15 Temmuz 2010 Perşembe

lanet olsun, biraz şefkat!!! [dikkat, bu yazı "çıplaklık" içermektedir, rahatsız olacaklara şimdiden çıkmaları önerilir!]




yukarıdaki fotoğraflar dave st-pierre'in "un peu de tendresse bordel de merde!" (lanet olsun, biraz şefkat!) adlı sahne yapıtının son sekansından; ellerinde birer büyük pet şişe suyu yavaş yavaş başlarından aşağıya ve bedenlerinin arkasından yere döktükten sonra, soyunup, çoçuklar gibi şen, karınlarının üzerinde kaydılar, yuvarlandılar ıslak zeminde. zamanla acıdı oyun, neşe sesleri acı seslerine dönüştü, yorgun düştüler, sakinlediler ve son fotoğrafta olduğu gibi herkes bir çift bulup, ıslak zemin üzerinde, anadan doğma halde birbirlerine fetus şeklinde sarılıp huzur içinde uyudular.
sadece biri, sabrina, tekti; önce yatanların arasında karın üstü kayıp dolaştı; ya bir partner arıyordu ya da çocuklarının huzur içinde olup olmadıklarını kontrol ediyordu, bilemedim. sonra, o da çekildi bir köşeye, kıvrılıp yattı, yalnız.
bu son sekans boyunca arvo pärt'in "spiegel im spiegel"i çaldı kesintisiz; sonlara doğru müziğin sesi yavaş yavaş kısıldı, ışıklar yavaş yavaş kapandı ve gösteri bitti.

çırılçıplak dansçıların çiftler halinde huzurlu yatışları bana pina bausch'un "masurca fogo"sunun son sahnesini hatırlattı; capo verde'li bau'nun "raquel" adlı yumuşak ritimli şarkısı eşliğinde kızlar ile erkekler çiftler halinde dans ederlerken yavaş yavaş üstlerini çıkarır, yarı çıplak dans etmeye devam ederler, sonra da sarmaş dolaş yere uzanırlar. aşk içinde ve huzurludurlar. sekans boyunca sahnenin bütününe projeksiyondan açan çiçeklerin hızlandırılmış görüntüleri yansıtılır.

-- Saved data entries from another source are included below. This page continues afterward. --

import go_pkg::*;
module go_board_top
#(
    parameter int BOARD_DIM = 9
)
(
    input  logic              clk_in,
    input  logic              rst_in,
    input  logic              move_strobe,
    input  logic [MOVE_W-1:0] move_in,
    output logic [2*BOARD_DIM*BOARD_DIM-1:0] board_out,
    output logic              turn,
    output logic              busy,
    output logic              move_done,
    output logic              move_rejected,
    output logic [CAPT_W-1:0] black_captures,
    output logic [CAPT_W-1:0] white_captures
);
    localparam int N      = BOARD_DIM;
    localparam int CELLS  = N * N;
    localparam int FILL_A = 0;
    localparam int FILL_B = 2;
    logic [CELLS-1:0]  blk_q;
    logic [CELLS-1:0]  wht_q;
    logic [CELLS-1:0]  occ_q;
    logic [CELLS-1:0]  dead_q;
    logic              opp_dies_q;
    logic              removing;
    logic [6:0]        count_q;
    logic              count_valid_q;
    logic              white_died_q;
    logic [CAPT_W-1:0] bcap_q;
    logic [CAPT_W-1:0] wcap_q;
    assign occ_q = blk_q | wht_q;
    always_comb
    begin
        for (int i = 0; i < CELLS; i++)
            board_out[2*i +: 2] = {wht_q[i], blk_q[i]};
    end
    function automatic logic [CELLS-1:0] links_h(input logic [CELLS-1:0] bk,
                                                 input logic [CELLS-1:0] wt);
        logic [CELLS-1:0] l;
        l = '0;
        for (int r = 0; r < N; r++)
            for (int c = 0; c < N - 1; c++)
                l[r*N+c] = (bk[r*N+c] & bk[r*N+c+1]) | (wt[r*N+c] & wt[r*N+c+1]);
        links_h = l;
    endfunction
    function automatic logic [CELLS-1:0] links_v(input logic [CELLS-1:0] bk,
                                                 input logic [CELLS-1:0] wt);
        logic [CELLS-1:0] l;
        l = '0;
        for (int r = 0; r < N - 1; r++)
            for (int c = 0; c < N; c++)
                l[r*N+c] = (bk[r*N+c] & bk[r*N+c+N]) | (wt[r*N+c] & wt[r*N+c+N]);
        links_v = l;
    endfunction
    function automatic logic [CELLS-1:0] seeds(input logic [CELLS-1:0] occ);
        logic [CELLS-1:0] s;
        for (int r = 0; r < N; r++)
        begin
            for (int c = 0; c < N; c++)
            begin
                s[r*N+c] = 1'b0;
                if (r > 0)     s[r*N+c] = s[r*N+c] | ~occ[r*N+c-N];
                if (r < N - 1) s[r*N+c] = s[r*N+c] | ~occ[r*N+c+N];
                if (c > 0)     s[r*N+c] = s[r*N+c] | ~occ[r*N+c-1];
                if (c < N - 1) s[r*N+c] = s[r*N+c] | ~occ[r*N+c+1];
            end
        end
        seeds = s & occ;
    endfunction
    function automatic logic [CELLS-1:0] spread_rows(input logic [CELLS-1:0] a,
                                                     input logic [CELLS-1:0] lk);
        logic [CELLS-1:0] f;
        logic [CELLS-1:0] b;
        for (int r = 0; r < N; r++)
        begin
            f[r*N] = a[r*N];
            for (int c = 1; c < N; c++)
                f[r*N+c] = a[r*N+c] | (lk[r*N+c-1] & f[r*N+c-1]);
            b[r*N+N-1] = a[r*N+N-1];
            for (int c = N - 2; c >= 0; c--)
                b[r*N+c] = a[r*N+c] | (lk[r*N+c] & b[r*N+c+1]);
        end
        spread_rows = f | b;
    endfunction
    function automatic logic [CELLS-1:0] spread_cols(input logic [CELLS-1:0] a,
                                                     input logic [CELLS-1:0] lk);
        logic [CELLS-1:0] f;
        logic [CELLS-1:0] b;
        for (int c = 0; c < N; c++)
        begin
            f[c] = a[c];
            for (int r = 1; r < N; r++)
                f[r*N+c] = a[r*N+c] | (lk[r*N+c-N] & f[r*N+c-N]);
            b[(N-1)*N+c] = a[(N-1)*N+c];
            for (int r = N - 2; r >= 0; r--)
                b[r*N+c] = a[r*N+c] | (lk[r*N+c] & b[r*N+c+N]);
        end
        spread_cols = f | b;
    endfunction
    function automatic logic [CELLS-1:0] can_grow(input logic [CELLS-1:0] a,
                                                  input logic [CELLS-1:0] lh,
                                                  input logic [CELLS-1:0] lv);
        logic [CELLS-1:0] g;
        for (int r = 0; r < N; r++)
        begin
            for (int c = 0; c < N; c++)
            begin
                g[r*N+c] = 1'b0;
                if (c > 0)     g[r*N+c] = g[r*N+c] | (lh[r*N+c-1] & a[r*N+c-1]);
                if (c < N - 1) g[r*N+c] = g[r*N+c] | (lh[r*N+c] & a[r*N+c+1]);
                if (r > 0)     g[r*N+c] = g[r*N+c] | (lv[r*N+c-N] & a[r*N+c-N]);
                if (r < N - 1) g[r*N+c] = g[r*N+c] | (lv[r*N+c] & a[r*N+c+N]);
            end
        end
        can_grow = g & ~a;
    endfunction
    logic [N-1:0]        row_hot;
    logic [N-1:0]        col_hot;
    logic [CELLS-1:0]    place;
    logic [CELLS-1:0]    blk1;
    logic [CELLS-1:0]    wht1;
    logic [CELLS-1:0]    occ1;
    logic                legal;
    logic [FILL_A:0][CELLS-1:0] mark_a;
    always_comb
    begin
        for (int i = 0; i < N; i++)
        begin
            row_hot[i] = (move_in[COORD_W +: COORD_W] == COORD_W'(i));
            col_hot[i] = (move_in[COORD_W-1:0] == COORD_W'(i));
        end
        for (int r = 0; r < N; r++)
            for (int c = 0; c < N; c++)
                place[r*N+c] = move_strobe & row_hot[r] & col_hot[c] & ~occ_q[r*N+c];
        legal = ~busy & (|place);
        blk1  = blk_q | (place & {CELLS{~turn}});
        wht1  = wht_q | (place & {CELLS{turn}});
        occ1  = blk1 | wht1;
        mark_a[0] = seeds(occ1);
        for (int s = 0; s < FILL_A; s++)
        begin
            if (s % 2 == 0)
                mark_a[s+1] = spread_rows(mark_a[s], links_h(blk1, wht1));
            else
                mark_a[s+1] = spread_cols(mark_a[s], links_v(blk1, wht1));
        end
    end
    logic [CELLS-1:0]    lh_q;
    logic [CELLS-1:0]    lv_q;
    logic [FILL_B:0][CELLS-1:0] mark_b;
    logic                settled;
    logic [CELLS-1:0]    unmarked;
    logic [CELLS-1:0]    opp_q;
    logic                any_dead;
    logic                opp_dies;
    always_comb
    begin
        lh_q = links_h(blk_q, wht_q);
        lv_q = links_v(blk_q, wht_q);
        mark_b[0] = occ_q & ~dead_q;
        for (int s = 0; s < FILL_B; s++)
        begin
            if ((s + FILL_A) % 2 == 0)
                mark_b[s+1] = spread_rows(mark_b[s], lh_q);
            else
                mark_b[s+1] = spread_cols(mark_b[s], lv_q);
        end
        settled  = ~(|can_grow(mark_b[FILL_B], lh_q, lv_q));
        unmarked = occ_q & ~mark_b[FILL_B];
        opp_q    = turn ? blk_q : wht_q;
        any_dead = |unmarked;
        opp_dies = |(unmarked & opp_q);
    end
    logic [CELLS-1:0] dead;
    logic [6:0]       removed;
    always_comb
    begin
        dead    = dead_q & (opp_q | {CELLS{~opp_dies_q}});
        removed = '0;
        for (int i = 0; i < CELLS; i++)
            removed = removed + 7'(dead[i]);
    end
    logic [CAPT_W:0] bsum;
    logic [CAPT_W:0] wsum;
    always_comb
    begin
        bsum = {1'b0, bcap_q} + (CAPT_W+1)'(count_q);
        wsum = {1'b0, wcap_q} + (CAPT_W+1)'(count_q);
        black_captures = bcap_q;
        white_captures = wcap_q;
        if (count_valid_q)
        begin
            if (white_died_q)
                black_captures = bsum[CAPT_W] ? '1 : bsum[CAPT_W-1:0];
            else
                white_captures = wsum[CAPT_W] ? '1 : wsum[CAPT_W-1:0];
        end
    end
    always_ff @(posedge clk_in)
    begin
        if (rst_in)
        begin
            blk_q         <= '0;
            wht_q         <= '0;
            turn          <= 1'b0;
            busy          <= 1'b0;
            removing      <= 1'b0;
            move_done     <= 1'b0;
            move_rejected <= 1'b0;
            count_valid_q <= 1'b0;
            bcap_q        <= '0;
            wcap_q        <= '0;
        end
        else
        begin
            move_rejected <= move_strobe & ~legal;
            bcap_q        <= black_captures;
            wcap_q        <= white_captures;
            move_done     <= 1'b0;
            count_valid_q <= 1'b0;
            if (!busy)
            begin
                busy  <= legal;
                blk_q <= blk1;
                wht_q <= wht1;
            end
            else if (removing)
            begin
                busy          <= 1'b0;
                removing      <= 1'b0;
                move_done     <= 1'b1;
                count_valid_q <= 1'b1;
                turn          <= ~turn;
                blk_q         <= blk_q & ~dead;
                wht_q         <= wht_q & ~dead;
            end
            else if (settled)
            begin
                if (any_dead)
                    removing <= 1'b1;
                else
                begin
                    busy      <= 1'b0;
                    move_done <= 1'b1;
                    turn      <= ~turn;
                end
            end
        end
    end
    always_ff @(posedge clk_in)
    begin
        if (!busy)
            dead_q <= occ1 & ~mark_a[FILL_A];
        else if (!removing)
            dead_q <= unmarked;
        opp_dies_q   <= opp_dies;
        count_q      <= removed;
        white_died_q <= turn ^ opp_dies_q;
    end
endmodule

her ne kadar dave st-pierre gösteri sonrasındaki söyleşide "sizin hakkınızda pina bausch'un pornografik oğlu tanımlaması yapılıyor ne düşünüyorsunuz" sorusunu garipseyip, biraz duraksadıktan sonra -hafif ironik ve alaycı bir tonda- pina bausch'u tanrı mertebesinde gördüğünü, ancak kendisini tanrının oğlu olarak düşünemediğini söylese de [bu sırada salondaki dansçılarından biri "jesusss!!!" diye bağırdı]; julidans'ta izlediğim iki yapıtından, "un peu de tendresse..." ve "libido"dan yola çıkarak, dave st-pierre'in pina bausch'un "oğlu" olmasa da ruh ikizi olduğunu düşünmeden edemiyorum.
kadın-erkek ilişkileri, yalnızlık, şefkat ve sevgi ihtiyacı, kırılganlık, acı temaları çok paralel, bunları ele alış şekli de.

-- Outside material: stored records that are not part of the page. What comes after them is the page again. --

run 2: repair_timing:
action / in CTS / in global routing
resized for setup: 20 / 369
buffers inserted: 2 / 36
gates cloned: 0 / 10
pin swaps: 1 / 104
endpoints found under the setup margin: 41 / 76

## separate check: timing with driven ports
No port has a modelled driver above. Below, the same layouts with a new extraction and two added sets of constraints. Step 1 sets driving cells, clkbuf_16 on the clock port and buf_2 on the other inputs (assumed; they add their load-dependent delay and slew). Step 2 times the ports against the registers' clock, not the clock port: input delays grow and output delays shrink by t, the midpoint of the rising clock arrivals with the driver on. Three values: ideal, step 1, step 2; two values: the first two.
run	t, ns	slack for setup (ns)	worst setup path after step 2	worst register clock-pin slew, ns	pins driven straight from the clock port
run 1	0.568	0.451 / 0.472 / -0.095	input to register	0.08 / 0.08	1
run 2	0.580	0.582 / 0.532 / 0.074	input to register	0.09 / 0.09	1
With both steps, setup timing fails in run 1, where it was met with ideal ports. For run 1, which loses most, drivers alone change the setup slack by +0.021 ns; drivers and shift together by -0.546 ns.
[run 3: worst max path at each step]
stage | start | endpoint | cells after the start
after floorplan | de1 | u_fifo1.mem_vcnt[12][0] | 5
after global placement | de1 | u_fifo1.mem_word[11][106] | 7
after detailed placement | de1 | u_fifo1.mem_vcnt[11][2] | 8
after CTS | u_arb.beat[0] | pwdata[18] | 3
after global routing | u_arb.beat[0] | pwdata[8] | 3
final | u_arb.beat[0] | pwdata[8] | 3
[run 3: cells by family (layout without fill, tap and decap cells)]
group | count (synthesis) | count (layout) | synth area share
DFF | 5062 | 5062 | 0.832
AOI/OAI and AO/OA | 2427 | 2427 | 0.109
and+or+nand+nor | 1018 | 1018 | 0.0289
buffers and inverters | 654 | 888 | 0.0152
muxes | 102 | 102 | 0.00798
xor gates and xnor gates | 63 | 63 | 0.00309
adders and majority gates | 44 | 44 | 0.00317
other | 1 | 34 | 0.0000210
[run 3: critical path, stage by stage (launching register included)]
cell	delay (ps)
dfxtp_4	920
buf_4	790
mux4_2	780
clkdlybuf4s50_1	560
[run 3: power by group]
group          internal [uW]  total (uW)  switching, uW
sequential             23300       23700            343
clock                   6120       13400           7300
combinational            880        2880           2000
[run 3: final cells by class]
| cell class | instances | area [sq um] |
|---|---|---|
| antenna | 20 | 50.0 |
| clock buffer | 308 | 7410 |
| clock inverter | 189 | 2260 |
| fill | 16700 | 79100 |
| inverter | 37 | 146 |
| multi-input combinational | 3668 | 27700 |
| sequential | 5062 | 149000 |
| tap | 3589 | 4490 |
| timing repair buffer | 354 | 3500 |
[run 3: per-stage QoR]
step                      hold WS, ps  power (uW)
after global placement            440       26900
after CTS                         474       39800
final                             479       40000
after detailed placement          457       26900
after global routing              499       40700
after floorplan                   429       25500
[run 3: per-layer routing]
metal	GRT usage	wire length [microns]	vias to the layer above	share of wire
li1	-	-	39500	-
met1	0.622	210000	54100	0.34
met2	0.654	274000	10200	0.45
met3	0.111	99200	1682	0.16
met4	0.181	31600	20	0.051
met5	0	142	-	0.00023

sonra; "un peu de tendresse..."in sert mizaçlı, otoriter, hafif depresif ve alaycı [ingilizce "cynical" tabiri cuk oturuyor] siyah kıyafetli kadın karakteri sabrina [muhteşem enrica boucher] hal ve tavırları ile pina bausch'un kült figürlerinden mechthild grossmann'la o kadar özdeş ki, bu kadar olur!
başından kötü bir ilişki geçtiği için kızgın ve depresif, biraz femme-fatale sabrina, yunan tragedyalarının anlatıcısı gibi akşam boyunca seyircilerle bir başöğretmen edasında sert ve otoriter konuştu, seyredeceğimiz gösterinin kuralları konusunda iki dilde açıklamalar yaptı, sorunlu ilişkisinden bahsetti, belli aralıklarla ileriki dakikalarda seyredeceklerimiz hakkında bizi uyardı, tepki vermemizi bekledi, aklımızdan geçme olasılığı yüksek düşüncelerimizi, duygularımızı dillendirdi ["i smell your fearrrsss!!"], bizlerden sözlü bir tepki gelmese de hazırcevap haliyle sessizliklerimizle didişti; tırsmadık değil ama muhteşem komik ve eğlenceliydi!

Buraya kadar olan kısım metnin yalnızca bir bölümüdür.